IDA Live Analysis Markup
 Cody Pierce (codypierce) <cpierce tippingpoint com> |
Wednesday, November 1 2006 15:07.42 CST |
Often times when reversing a binary I have key elements that I do not know. This is an inherent problem, as anyone knows, with static analysis. Dynamic data elements that are resolved at runtime often hinder progress when understanding a piece of code. So I threw together a quick tagging method so that I can easily resolve this info through live analysis. To do this is two parts, tagging the data you want in IDA, and recording the data from the live process. I utilize IDA Python for part I and the Paimei module "pydbg" for part II...you could always do part I in pure idc if you hate IDA Python for some reason.
Part I:
I utilize the free form comments of an instruction in IDA to stuff my tag. Each tag begins with "**LA" which stands for live analysis if its not clear :). After that you can pull three types of information by using the "type" and associated "value" seperated by a ':'. The below lists these types, and types can be arbitrarily strung together.
Type Values Comment
---- ------- --------
'O' 0,1,2 Operand: Enumerates the operand specified and retrieves its value
'R' <Register string> Register: Displays the contents of the specified register, accepts dword, word, byte representations
'M' <Memory address> Memory: Dereferences and displays the contents of the memory address as a dword
Here is an example of the tagging in notepad.exe
.text:010073A4 008 call __SEH_prolog ; int
.text:010073A4
.text:010073A9 084 xor ebx, ebx ; **LA R:ebx
.text:010073AB 084 push ebx ; lpModuleName **LA O:0
.text:010073AC 088 mov edi, ds:GetModuleHandleA(x)

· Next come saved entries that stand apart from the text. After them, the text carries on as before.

`config.mk`:
```
export PLATFORM = sky130hd
export DESIGN_NAME = pwc_ctrl
export DESIGN_NICKNAME = d
export VERILOG_FILES = /design/src/rtl/pwc_pkg.sv /design/src/rtl/pwc_ctrl.sv
export SDC_FILE = /design/constraint.sdc
export NUM_CORES = 1
export LEC_CHECK = 0
export ABC_AREA = 1
export ABC_CLOCK_PERIOD_IN_PS = 6680
export BUFFER_PORTS_ARGS = -buffer_cell sky130_fd_sc_hd__buf_2
export CAP_MARGIN = 20
export CELL_PAD_IN_SITES_DETAIL_PLACEMENT = 0
export CELL_PAD_IN_SITES_GLOBAL_PLACEMENT = 2
export CORE_ASPECT_RATIO = 1.2
export CORE_MARGIN = 2
export CORE_UTILIZATION = 41
export DETAILED_ROUTE_END_ITERATION = 10
export MAX_ROUTING_LAYER = met4
export PLACE_DENSITY_LB_ADDON = 0.15
export SYNTH_ARGS = -nofsm -noshare
export SYNTH_HDL_FRONTEND = slang
export SYNTH_SLANG_ARGS = --single-unit
```
`constraint.sdc`:
```
create_clock -name clk -period 6.68 [get_ports clk]
set_input_delay 0.668 -clock clk [delete_from_list [all_inputs] [get_ports clk]]
set_output_delay 0.668 -clock clk [all_outputs]
set_load 0.02 [all_outputs]
```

.text:010073B2 088 call edi ; GetModuleHandleA(x)
.text:010073B4 084 cmp word ptr [eax], 5A4Dh ; **LA O:0, R:eax
.text:010073B9 084 jnz short loc_10073DA ; **LA M:77e7000
.text:010073B9
.text:010073BB 084 mov ecx, [eax+3Ch] ; **LA R:ecx,R:ebx,R:esi,O:1,M:77e7012e
.text:010073BE 084 add ecx, eax
.text:010073C0 084 cmp dword ptr [ecx], 4550h ; **LA O:0
.text:010073C6 084 jnz short loc_10073DA
.text:010073C6
.text:010073C8 084 movzx eax, word ptr [ecx+18h] ; **LA O:1
.text:010073CC 084 cmp eax, 10Bh ; **LA R:eax, R:ax, R:dh
.text:010073D1 084 jz short loc_10073F2
As you can see the tags are ',' seperated and values ':' seperated. Also existing comments can stay the same adding the tag anywhere you like.

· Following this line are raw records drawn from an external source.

==> config.mk <==
export PLATFORM = sky130hd
export DESIGN_NAME = sled_top
export DESIGN_NICKNAME = d
export VERILOG_FILES = /design/src/hdl/sled_pkg.sv /design/src/hdl/sled_blink.sv /design/src/hdl/sled_top.sv
export SDC_FILE = /design/constraint.sdc
export NUM_CORES = 1
export LEC_CHECK = 0
export ABC_CLOCK_PERIOD_IN_PS = 3120
export BUFFER_PORTS_ARGS = -buffer_cell sky130_fd_sc_hd__buf_2
export CAP_MARGIN = 20
export CORE_UTILIZATION = 36
export CTS_CLUSTER_DIAMETER = 200
export DETAILED_ROUTE_END_ITERATION = 10
export PLACE_DENSITY = 0.51
export SETUP_SLACK_MARGIN = 0.05
export SLEW_MARGIN = 20
export SYNTH_ARGS = -nofsm -noshare
export SYNTH_HDL_FRONTEND = slang
export SYNTH_SLANG_ARGS = --single-unit
==> constraint.sdc <==
create_clock -name CORE_CLK -period 3.12 [get_ports CORE_CLK]
set_clock_uncertainty 0.2 [all_clocks]
set_input_delay 0.312 -clock CORE_CLK [delete_from_list [all_inputs] [get_ports CORE_CLK]]
set_output_delay 0.312 -clock CORE_CLK [all_outputs]
set_load 0.01 [all_outputs]
==> src/hdl/sled_pkg.sv <==
// package: constants and carrier types for the status led controller
package sled_pkg;
    // blink timing
    localparam int          BLINK_HALF_MS  = 250;
    localparam int          CLK_MHZ        = 250;
    localparam int          BLINK_HALF_CYC = BLINK_HALF_MS * 1000 * CLK_MHZ;
    // error queue depth
    localparam int          ERRQ_DEPTH     = 8;
    // led colour codes {red, green}
    localparam logic [1:0]  COLOUR_OFF     = 2'h0;
    localparam logic [1:0]  COLOUR_GREEN   = 2'h1;
    localparam logic [1:0]  COLOUR_RED     = 2'h2;
    localparam logic [1:0]  COLOUR_AMBER   = 2'h3;
    // error codes returned by the error query
    localparam logic [7:0]  ERR_CODE_NONE  = 8'h00;
    localparam logic [7:0]  ERR_CODE_BUSY  = 8'h01;
    localparam logic [7:0]  ERR_CODE_FATAL = 8'hff;

    // event flags from the instrument controller
    typedef struct packed {
        logic       comm_active;
        logic       zero_active;
        logic       cmd_pulse;
        logic       err_push;
        logic [7:0] err_code;
        logic       err_query;
        logic       fatal;
    } sled_evt_t;

    // indication selected by priority
    typedef enum logic [3:0] {
        IND_IDLE  = 4'b0001,
        IND_GREEN = 4'b0010,
        IND_AMBER = 4'b0100,
        IND_RED   = 4'b1000
    } sled_ind_t;
endpackage

==> src/hdl/sled_blink.sv <==
// blink divider: toggles a phase after a programmable number of cycles
`timescale 1ns/1ps
module sled_blink
    import sled_pkg::*;
#(
    parameter int HALF_CYC = BLINK_HALF_CYC
) (
    // clock and reset
    input  wire logic clk,
    input  wire logic rst,
    // blink phase
    output logic      phase
);
    localparam int CW = $clog2(HALF_CYC + 1);
    logic [CW-1:0] cnt_q;
    logic [CW-1:0] cnt_d;
    logic          phase_q;
    logic          phase_d;

    // next count and phase
    always_comb begin
        cnt_d   = cnt_q + 1'b1;
        phase_d = phase_q;
        if (cnt_q == CW'(HALF_CYC - 1)) begin
            cnt_d   = '0;
            phase_d = ~phase_q;
        end
    end

    // registers
    always_ff @(posedge clk) begin
        if (rst) begin
            cnt_q   <= '0;
            phase_q <= 1'b0;
        end else begin
            cnt_q   <= cnt_d;
            phase_q <= phase_d;
        end
    end

    assign phase = phase_q;
endmodule

==> src/hdl/sled_top.sv <==
// top: status led controller with error queue and priority selection
// Function
// green blinks while the device is communicating with the host.
// a fatal hardware, system or self-test error blinks red as the top indication.
// while fatal, every other indication is suppressed.
// the fatal error message is returned by the error query.
// a queued non-fatal error lights steady red.
// reading the queued errors by error query clears steady red.
// amber is lit while zeroing is in progress.
// a command during zeroing records an error and turns the led steady red.
// the host should read queued errors promptly.
// priority is fatal blink, steady red, amber, then green blink.
`timescale 1ns/1ps
module sled_top
    import sled_pkg::*;
#(
    parameter int BLINK_CYC = BLINK_HALF_CYC,
    parameter int QDEPTH    = ERRQ_DEPTH
) (
    // clock and reset
    input  wire logic       CORE_CLK,
    input  wire logic       RST,
    // controller events
    input  wire sled_evt_t  EVT,
    // led drive
    output logic            LED_RED,
    output logic            LED_GREEN,
    // error query answer
    output logic            ERR_VALID,
    output logic [7:0]      ERR_DATA,
    output logic            ERR_PENDING
);
    localparam int QW = $clog2(QDEPTH + 1);
    localparam int AW = $clog2(QDEPTH);

    logic             phase;
    logic [7:0]       mem_q [QDEPTH];
    logic [AW-1:0]    wr_q, wr_d, rd_q, rd_d;
    logic [QW-1:0]    cnt_q, cnt_d;
    logic             fatal_q, fatal_d;
    logic             push;
    logic [7:0]       push_code;
    logic             pop;
    logic             vld_d;
    logic [7:0]       data_d;
    sled_ind_t        ind;
    logic             red_d, green_d;

    // blink phase source
    sled_blink #(
        .HALF_CYC (BLINK_CYC)
    ) u_blink (
        .clk   (CORE_CLK),
        .rst   (RST),
        .phase (phase)
    );

    // error push: explicit errors and commands during zeroing
    always_comb begin
        push      = 1'b0;
        push_code = ERR_CODE_NONE;
        if (EVT.err_push) begin
            push      = 1'b1;
            push_code = EVT.err_code;
        end else if (EVT.cmd_pulse && EVT.zero_active) begin
            push      = 1'b1;
            push_code = ERR_CODE_BUSY;
        end
    end

    // error queue pointers, fatal latch and query answer
    always_comb begin
        wr_d    = wr_q;
        rd_d    = rd_q;
        cnt_d   = cnt_q;
        fatal_d = fatal_q | EVT.fatal; // fatal sticks until reset
        pop     = EVT.err_query && (cnt_q != '0) && !fatal_q;
        vld_d   = EVT.err_query;
        data_d  = ERR_CODE_NONE;
        if (EVT.err_query) begin
            if (fatal_q) begin
                data_d = ERR_CODE_FATAL; // fatal message via query
            end else if (cnt_q != '0) begin
                data_d = mem_q[rd_q];
            end
        end
        if (pop) begin
            rd_d = (rd_q == AW'(QDEPTH - 1)) ? '0 : rd_q + 1'b1; // read clears
        end
        if (push && cnt_q != QW'(QDEPTH) || push && pop) begin
            wr_d = (wr_q == AW'(QDEPTH - 1)) ? '0 : wr_q + 1'b1; // queue error
        end
        if ((push && cnt_q != QW'(QDEPTH) || push && pop) && !pop) begin
            cnt_d = cnt_q + 1'b1;
        end else if (pop && !push) begin
            cnt_d = cnt_q - 1'b1;
        end
    end

    // priority selection of the indication
    always_comb begin
        ind = IND_IDLE;
        if (cnt_q != '0) begin
            ind = IND_RED;
        end else if (EVT.zero_active) begin
            ind = IND_AMBER;
        end else if (EVT.comm_active) begin
            ind = IND_GREEN;
        end
        red_d   = 1'b0;
        green_d = 1'b0;
        if (fatal_q) begin
            red_d = phase; // overrides all else
        end else begin
            case (ind)
                IND_RED: begin
                    red_d = 1'b1;
                end
                IND_AMBER: begin
                    red_d   = 1'b1;
                    green_d = 1'b1;
                end
                IND_GREEN: begin
                    green_d = phase;
                end
                default: begin
                    red_d   = 1'b0;
                    green_d = 1'b0;
                end
            endcase
        end
    end

    // queue storage
    always_ff @(posedge CORE_CLK) begin
        if (push && (cnt_q != QW'(QDEPTH) || pop)) begin
            mem_q[wr_q] <= push_code;
        end
    end

    // state and output registers
    always_ff @(posedge CORE_CLK) begin
        if (RST) begin
            wr_q        <= '0;
            rd_q        <= '0;
            cnt_q       <= '0;
            fatal_q     <= 1'b0;
            LED_RED     <= 1'b0;
            LED_GREEN   <= 1'b0;
            ERR_VALID   <= 1'b0;
            ERR_DATA    <= ERR_CODE_NONE;
            ERR_PENDING <= 1'b0;
        end else begin
            wr_q        <= wr_d;
            rd_q        <= rd_d;
            cnt_q       <= cnt_d;
            fatal_q     <= fatal_d;
            LED_RED     <= red_d;
            LED_GREEN   <= green_d;
            ERR_VALID   <= vld_d;
            ERR_DATA    <= data_d;
            ERR_PENDING <= (cnt_d != '0) || fatal_d;
        end
    end

    // checks
    a_fatal_no_green: assert property (@(posedge CORE_CLK) disable iff (RST)
        fatal_q |=> !LED_GREEN) else $error("green shown during fatal");
    a_fatal_query: assert property (@(posedge CORE_CLK) disable iff (RST)
        fatal_q && EVT.err_query |=> ERR_VALID && ERR_DATA == ERR_CODE_FATAL)
        else $error("fatal message not returned");
    a_red_steady: assert property (@(posedge CORE_CLK) disable iff (RST)
        !fatal_q && cnt_q != '0 |=> LED_RED && !LED_GREEN)
        else $error("queued error not steady red");
    a_query_clears: assert property (@(posedge CORE_CLK) disable iff (RST)
        !fatal_q && cnt_q == QW'(1) && EVT.err_query && !push |=> cnt_q == '0)
        else $error("query did not clear error");
    a_amber_zero: assert property (@(posedge CORE_CLK) disable iff (RST)
        !fatal_q && cnt_q == '0 && EVT.zero_active |=> LED_RED && LED_GREEN)
        else $error("amber missing while zeroing");
    // a fatal in the same cycle would turn the red steady into a blink
    a_busy_error: assert property (@(posedge CORE_CLK) disable iff (RST)
        !fatal_q && !EVT.fatal && EVT.cmd_pulse && EVT.zero_active && cnt_q == '0
        |=> ##1 LED_RED && !LED_GREEN) else $error("command in zeroing not red");
    a_green_blink: assert property (@(posedge CORE_CLK) disable iff (RST)
        !fatal_q && cnt_q == '0 && !EVT.zero_active && EVT.comm_active
        |=> LED_GREEN == $past(phase) && !LED_RED) else $error("green blink wrong");
    a_fatal_blink: assert property (@(posedge CORE_CLK) disable iff (RST)
        EVT.fatal |=> ##1 LED_RED == $past(phase)) else $error("fatal not blinking red");
    c_fatal: cover property (@(posedge CORE_CLK) disable iff (RST) EVT.fatal);
    c_busy: cover property (@(posedge CORE_CLK) disable iff (RST) EVT.cmd_pulse && EVT.zero_active);
    c_clear: cover property (@(posedge CORE_CLK) disable iff (RST) pop ##1 cnt_q == '0);
endmodule

## Word level (Yosys, flattened, before mapping)

Memories as Yosys holds them, arrays and structs flattened. A register that Yosys moved wholly into a read port is not among the register bits.
Cells that the tools add are included.

- Flip-flop bits (word level): 50
- Latch bits: 0
- Bits in writable memories: 64
- ROM bits: 0
- Bits of input ports: 16
- Output and inout bits: 12
- Logic and storage cells: 67
- Memories: 1

Memory list:

| memory | depth | width | read ports | clocked after memory_dff | wr ports | line | RTL |
|---|---|---|---|---|---|---|---|
| mem_q | 8 | 8 | 1 | 1 | 1 | sled_top.sv:37 | `logic [7:0] mem_q [QDEPTH];` |

- Add/sub/neg operators: 5
- Multipliers: 0
- Div/mod/pow operators: 0
- Order comparisons: 0
- Equality and inequality tests: 7
- Shifts and indexed selects: 0
- Mux-type cells: 20
- Bitwise operators: 3
- Reduce and logical (&&, ||, !) cells: 20

Operator list:

| kind | count |
|---|---|
| adder 26 x 1 -> 26 bit, second input constant | 1 |
| == test 26 bit, second input constant | 1 |
| two-way mux 8 bit | 3 |
| two-way mux 3 bit | 5 |
| two-way mux 4 bit | 3 |
| logical AND 1 bit | 8 |
| nonzero test 4 bit | 2 |
| OR reduction 2 bit | 4 |
| two-way mux 1 bit | 7 |
| adder 3 x 1 -> 3 bit, second input constant | 2 |
| == test 3 bit, second input constant | 2 |
| adder 4 x 1 -> 4 bit, second input constant | 1 |
| == test 4 x 2 -> 1 bit, second input constant | 1 |
| == test 4 x 3 -> 1 bit, second input constant | 1 |
| == test 4 bit, second input constant | 1 |
| inequality test 4 bit, second input constant | 1 |
| subtractor 4 x 1 -> 4 bit, second input constant | 1 |
| zero test 1 bit | 3 |
| logical OR 1 bit | 3 |
| two-way mux 2 bit | 1 |
| NOT 1 bit | 2 |
| one-hot mux 1 bit (2 select lines) | 1 |
| bitwise OR 1 bit | 1 |

## Logic depth before layout (Yosys ltp)

Gate-level depths: netlist of the first run.

- Depth after elaboration: 9
- Depth in mapped cells: 9
- Gate-level depth less buffers: 7

## Modules after synthesis

A second synthesis of the first run with hierarchy kept.

- Cell total of the unflattened synthesis: 401
- Area total of the unflattened synthesis: 5,023.6 µm²

Modules (own cells, without submodules):

| module | times used | cells each | area each (µm²) | seq. area each (µm²) |
|---|---|---|---|---|
| sled_top | 1 | 244 | 3,711.1 | 2,442.3 |
| sled_blink | 1 | 157 | 1,312.5 | 540.5 |

## Least setup slack after synthesis of the first run

Ideal clock, no wire load.

- Kind: register to register
- Start point: register cnt_q[0]
- End point: memory mem_q[4][0] (enable)
- Library setup time: 398 ps
- Arrival time: 2,186 ps
- Data required time: 2,522 ps
- Setup slack: 336 ps
- Stages on the path, launching flop included: 7
- Path buffers: 1
- Period minus slack after synthesis: 2,784 ps
- Cells stage by stage: dfxtp_1 > clkbuf_1 > inv_1 > ha_1 > nand3b_1 > o21ai_1 > nor4b_1

- Word-level cells in the longest chain between the ends: 7
- Elaborated cells between the ends (all ways): 8
- Classes of those cells: eq/ne (1); mux (2); reduce/logical (5)

RTL lines:

| item | line | RTL |
|---|---|---|
| start, declared | sled_top.sv:39 | `logic [QW-1:0] cnt_q, cnt_d;` |
| start signal, assigned | sled_top.sv:156 | `cnt_q <= cnt_d;` |
| nonzero test 4 bit | sled_top.sv:77 | `pop = EVT.err_query && (cnt_q != '0) && !fatal_q;` |
| logical AND 1 bit (2 in a row) | sled_top.sv:77 |  |
| logical OR 1 bit (*) | sled_top.sv:136 | `if (push && (cnt_q != QW'(QDEPTH) \|\| pop)) begin` |
| logical AND 1 bit (*) | sled_top.sv:136 |  |
| two-way mux 1 bit (*) | sled_top.sv:136 |  |
| two-way mux 1 bit (not written as such) (*) | sled_top.sv:137 | `mem_q[wr_q] <= push_code;` |
| end, declared | sled_top.sv:37 |  |

Every way passes the cells marked *; elsewhere a longest branch is shown, timed or not.

## Final worst setup path of the first run

- Start point: register cnt_q[0]
- End point: register ERR_PENDING

- Word-level cells in the longest chain between the ends: 9
- Elaborated cells between the ends (all ways): 16
- Classes of those cells: add/sub (2); eq/ne (1); mux (2); reduce/logical (11)

RTL lines:

| item | line | RTL |
|---|---|---|
| branches (longest 6 deep; another with subtractor 4 x 1 -> 4 bit) | n/a |  |
| two-way mux 4 bit (*) | sled_top.sv:93 | `if ((push && cnt_q != QW'(QDEPTH) \|\| push && pop) && !pop) begin` |
| nonzero test 4 bit (*) | sled_top.sv:162 | `ERR_PENDING <= (cnt_d != '0) \|\| fatal_d;` |
| logical OR 1 bit (*) | sled_top.sv:162 |  |
| end signal, assigned | sled_top.sv:162 |  |
| end, declared | sled_top.sv:31 | `output logic ERR_PENDING` |

Mark *: on every way between the ends.
A chain may end at the register's enable or synchronous reset.

==> metrics.log, run 1 <==
INFO  metric critical_path.max_stage_delay = 640 ps
INFO  metric die_footprint = 0.0138 mm^2
INFO  metric gr-max-usage-layer = met2
INFO  metric r2r_setup_slack = 700 ps
INFO  metric hpwl = 6210 um
INFO  metric master_of_the_slowest_instance_on_the_critical_path = sky130_fd_sc_hd__or3b_2
INFO  metric critPathRequiredTime = 3190 ps
INFO  metric use_met1 = 18.6%
INFO  metric yosysUniqueCellTypes = 45
INFO  metric ys_warn_count = 0
INFO  metric antennaDiodeCount = 0
INFO  metric pins_over_slew_limit = 0
INFO  metric grt_antenna_before_repair = 0
INFO  metric syn_area_per_cell = 13.1 um^2
INFO  metric final_core_util = 45.1%
INFO  metric synth.cell_area = 0.00480 mm^2
INFO  metric totalNegativeSetupSlack = 0 ps
INFO  metric worstSetupStartpointType = flop
INFO  metric pwr-share-seq = 42.3%
INFO  metric ys_async_sr_fraction = 0%
INFO  metric cp_max_fo = 14
INFO  metric crit_path_start = cnt_q[0]
INFO  metric final_number_of_setup_violating_endpoints = 0
INFO  metric run_status = finished, final reports clean
INFO  metric post_layout_nonfiller_instances = 594
INFO  metric maxCapViolCount = 0
INFO  metric gp_routability_congestion = 0.811
INFO  metric endpoint_of_the_worst_slack_reg_to_reg_timing_path = ERR_PENDING
INFO  metric tritoncts = yes
INFO  metric cts-hold-fix-buffers = 1
INFO  metric globalRouteMet2Util = 24.7%
INFO  metric worst_hold_path_depth = 2
INFO  metric period_needed = 2420 ps
INFO  metric number_of_cells_on_the_critical_path = 7
INFO  metric power_per_cell_area = 726 mW/mm^2
INFO  metric first_pass_grt_wire_length = 15800 um
INFO  metric switching_power = 0.000979 W
INFO  metric cts_setup_buffers = 0
INFO  metric ys_seq_elements = 117
INFO  metric last_element_of_the_critical_path = ERR_PENDING
INFO  metric ios = 28
INFO  metric crit_type = reg -> reg
INFO  metric relative_slew_margins = 45.3%
INFO  metric netlist_instances = 367
INFO  metric number_of_search_and_repair_iterations_in_the_first_detailed_routing_pass = 5
INFO  metric vias_per_cell = 4.95
INFO  metric tritoncts_num_sinks = 117
INFO  metric die_h = 117 um
INFO  metric sw_share = 23.3%
INFO  metric num_vias = 2939
INFO  metric clk_transition_reported_paths = 50 ps
INFO  metric power.leakage = 2.11 nW
INFO  metric ys_seq_area_share = 62.1%
INFO  metric drt_iter0_markers = 193
INFO  metric drt_wl_total = 9370 um
INFO  metric grt.met3_usage = 4.31%
INFO  metric power_frac_comb = 12.0%
INFO  metric synth-edff-count = 64
INFO  metric fp.dieW = 117 um
INFO  metric finalHoldWorstSlack = 60.6 ps
INFO  metric grt_start_max_net_pins = 27
INFO  metric vias_in_the_first_global_route = 3035
INFO  metric timing.critical_path.to_type = flop
INFO  metric postRouteAntennaNets = 0
INFO  metric critPathBufInv = 1
INFO  metric rr_startpoint = cnt_q[0]
INFO  metric fp.coreArea = 0.0128 mm^2
INFO  metric ir_drop = 388 uV
INFO  metric finalInstanceArea = 0.00579 mm^2
INFO  metric grt_setup_unrepaired = no
INFO  metric insertion_delay = 410 ps
INFO  metric cts-buffers-inserted = 17
INFO  metric grt_ovf = 0
INFO  metric area.growth.synth_to_final = 20.6%
INFO  metric postSynthNetCount = 390
INFO  metric intPower = 0.00322 W
INFO  metric worst_pin_slew = 819 ps
INFO  metric nets = 432
INFO  metric post_drt_wl_per_cell = 15.8 um
INFO  metric post_cts.resized_instances = 0
INFO  metric worst_path_dominant_cell_family = simple AND/OR/NAND/NOR gates
INFO  metric hold_class = in -> reg
INFO  metric cts_root_buf = sky130_fd_sc_hd__clkbuf_16
INFO  metric hp-start = RST
INFO  metric std_cell_rows = 41
INFO  metric timing.critical_path.cells = inv_1 -> ha_1 -> or3b_2 -> nand2_1 -> o22ai_1 -> xnor2_1 -> a41oi_1
INFO  metric port_buffers = 27
INFO  metric synth_flop_cell = sky130_fd_sc_hd__edfxtp_1
INFO  metric timing.fmax = 414 MHz
INFO  metric placedInstanceArea = 0.00516 mm^2
INFO  metric initial_utilization = 37.4%
INFO  metric number_of_instances_in_the_placed_design = 561
INFO  metric fin_crit_sh = 77.4%
INFO  metric clk_path_buf_depth = 2
INFO  metric route.detailed.drc = 0
INFO  metric grt_util_all_layers = 15.2%
INFO  metric cp.arrival = 2480 ps
INFO  metric final_layout_size_suffix_gt1_share = 24.4%
INFO  metric h-tree-depth = 4
INFO  metric reg2regPathDepth = 7
INFO  metric clock_power_share = 45.8%
INFO  metric finalHoldViolCount = 0
==> cell type report <==
cell class	instances	area (um^2)
Clock buffer	26	584
Clock inverter	6	30.0
Fill cell	1195	7040
Inverter	8	30.0
Multi-Input combinational cell	225	1710
Sequential cell	117	2980
Tap cell	172	215
Timing Repair Buffer	40	235
==> flip-flops by register name, indices dropped and copies added (netlist names), named ones only <==
register       count
LED_RED            1
ERR_DATA           8
ERR_VALID          1
wr_q               3
ERR_PENDING        1
cnt_q              4
mem_q             64
rd_q               3
LED_GREEN          1
u_blink.phase      1
u_blink.cnt_q     26
fatal_q            1
==> stage by stage <==
step           power (W)  setup WS, ps
2_1_floorplan    0.00218           336
3_3_place_gp     0.00231           806
3_5_place_dp     0.00232           665
4_1_cts          0.00426           651
5_1_grt          0.00440           589
6_report         0.00420           705
==> power by group through the flow <==
stage | Sequential, W | Combinational [W] | Clock (W)
floorplan | 0.00179 | 0.000387 | 0
global placement | 0.00180 | 0.000507 | 0
detailed placement | 0.00181 | 0.000509 | 0
CTS | 0.00178 | 0.000512 | 0.00197
global route | 0.00179 | 0.000562 | 0.00205
finish | 0.00178 | 0.000502 | 0.00192
==> cell usage in the layout, fill, tap and decap left out, drive strengths merged, types with 9 or more instances in the layout <==
cell type   n
nand3      16
clkbuf     26
nor2       48
nand4      10
nand2      16
buf        39
a21oi      16
edfxtp     64
xnor2       9
dfxtp      53
xor2       18
mux4       16
==> kinds of logic (layout without fill, tap and decap cells) <==
kind of cell,count (synthesis),count (layout),synth area share [%]
buffers and inverters,25,80,2.63
adders and majority gates,7,7,1.82
and+or+nand+nor,137,137,15.2
AOI/OAI and AO/OA,28,28,3.44
muxes,26,26,9.80
xor gates and xnor gates,27,27,4.93
DFF,117,117,62.1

Once you have tagged the idb appropriately its necessary to parse the idb into something the live part can handle. I chose to write the IDA python script in such a way that it exports to a ',' delimited text file so that you can easily copy this to any host and run the live portion. The script, once ran, will ask for a destination file name and output the parsed tags to that file along with the IDA message window. An example of our above output is below.
10073a9,r,4,EBX
10073ab,r,4,1
10073b4,p,4,1
10073b4,r,4,EAX
10073b9,p,4,77e70000
10073bb,r,4,ECX
10073bb,r,4,EBX
10073bb,r,4,ESI
10073bb,o,4,2
10073bb,p,4,77e7012e
10073c0,p,4,1
10073c8,o,4,2
10073cc,r,4,EAX
10073cc,r,2,AX
10073cc,r,1,DH
As you can see the output is somewhat similar to the "type" tags in IDA. There are also a couple of other fields that get auto discovered by the IDA Python script like size. The fields are as follows.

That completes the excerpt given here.